Foto: Notícias ao Minuto

Marrocos criou uma nova zona militar ao longo da sua fronteira com a Argélia, num momento de tensão entre os dois países do Magrebe.

O território marroquino, até então dividido em duas regiões militares, norte e sul, passa a estar dividido em três sectores, com a criação da nova “zona oriental” ao longo da fronteira com a Argélia, divulgou o Notícias ao Minuto, citando a agência EFE.

O comando desta zona fica a cargo do major-general Mohammed Miqdad, investido no dia 05 de Janeiro último.

A publicação consultada pela EFE refere que “A criação desta entidade visa assegurar a consistência do comando, controlo e apoio das componentes terrestres, aéreas e marítimas das FAR, e dar-lhes “mais flexibilidade e liberdade de ação necessárias ao cumprimento das diversas missões”.

A criação da nova zona militar surge num momento de tensão entre Rabat e Argel, em concreto sobre o Sahara Ocidental e a recente reaproximação entre Marrocos e Israel. Em Agosto, após meses de atritos, Argel cortou relações diplomáticas com Marrocos, acusando o país vizinho de “acções hostis”.

A questão do Saara Ocidental, uma ex-colónia espanhola considerada território não autónomo pela ONU, opôs Marrocos aos separatistas da Frente Polisário, apoiada pela Argélia, durante décadas.

Rabat, que controla mais de dois terços do território, propõe um plano de autonomia sob a sua soberania, enquanto a Frente Polisário pede um referendo de autodeterminação sob a égide da ONU, que foi planeado após um cessar-fogo assinado em 1991, mas que nunca se concretizou.

A Frente Polisário alegou ter matado 12 militares marroquinos durante este mês, aquando dos ataques no território sob disputa. As autoridades marroquinas geralmente abstêm-se de reagir a estas alegações.

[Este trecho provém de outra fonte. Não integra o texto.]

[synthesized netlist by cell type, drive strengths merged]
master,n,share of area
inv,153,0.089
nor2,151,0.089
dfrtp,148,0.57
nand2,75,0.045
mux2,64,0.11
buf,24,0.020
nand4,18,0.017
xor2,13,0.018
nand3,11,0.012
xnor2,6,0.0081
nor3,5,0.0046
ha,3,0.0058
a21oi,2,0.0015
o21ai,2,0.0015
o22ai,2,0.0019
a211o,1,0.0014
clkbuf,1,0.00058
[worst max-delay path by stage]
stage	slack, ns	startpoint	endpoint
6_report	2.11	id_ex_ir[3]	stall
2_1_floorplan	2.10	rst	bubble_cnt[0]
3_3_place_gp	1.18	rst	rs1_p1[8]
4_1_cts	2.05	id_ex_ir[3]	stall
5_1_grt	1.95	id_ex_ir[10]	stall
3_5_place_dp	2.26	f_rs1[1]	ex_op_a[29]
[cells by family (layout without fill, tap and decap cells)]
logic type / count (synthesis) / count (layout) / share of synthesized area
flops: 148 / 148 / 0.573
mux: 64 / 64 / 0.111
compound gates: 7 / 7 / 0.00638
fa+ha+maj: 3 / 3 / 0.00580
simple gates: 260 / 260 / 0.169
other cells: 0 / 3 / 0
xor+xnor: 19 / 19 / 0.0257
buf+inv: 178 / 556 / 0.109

Em meados de Novembro de 2020, o cessar-fogo de 29 anos foi abalado após o destacamento de tropas marroquinas no extremo sul do território para desalojar combatentes pró-independência que estavam a bloquear a única estrada para a Mauritânia, algo que alegam ser ilegal porque não existia quando os acordos de 1991 foram assinados.

Desde então, a Polisário diz estar “num estado de guerra de autodefesa” e publica um relatório diário sobre as suas operações.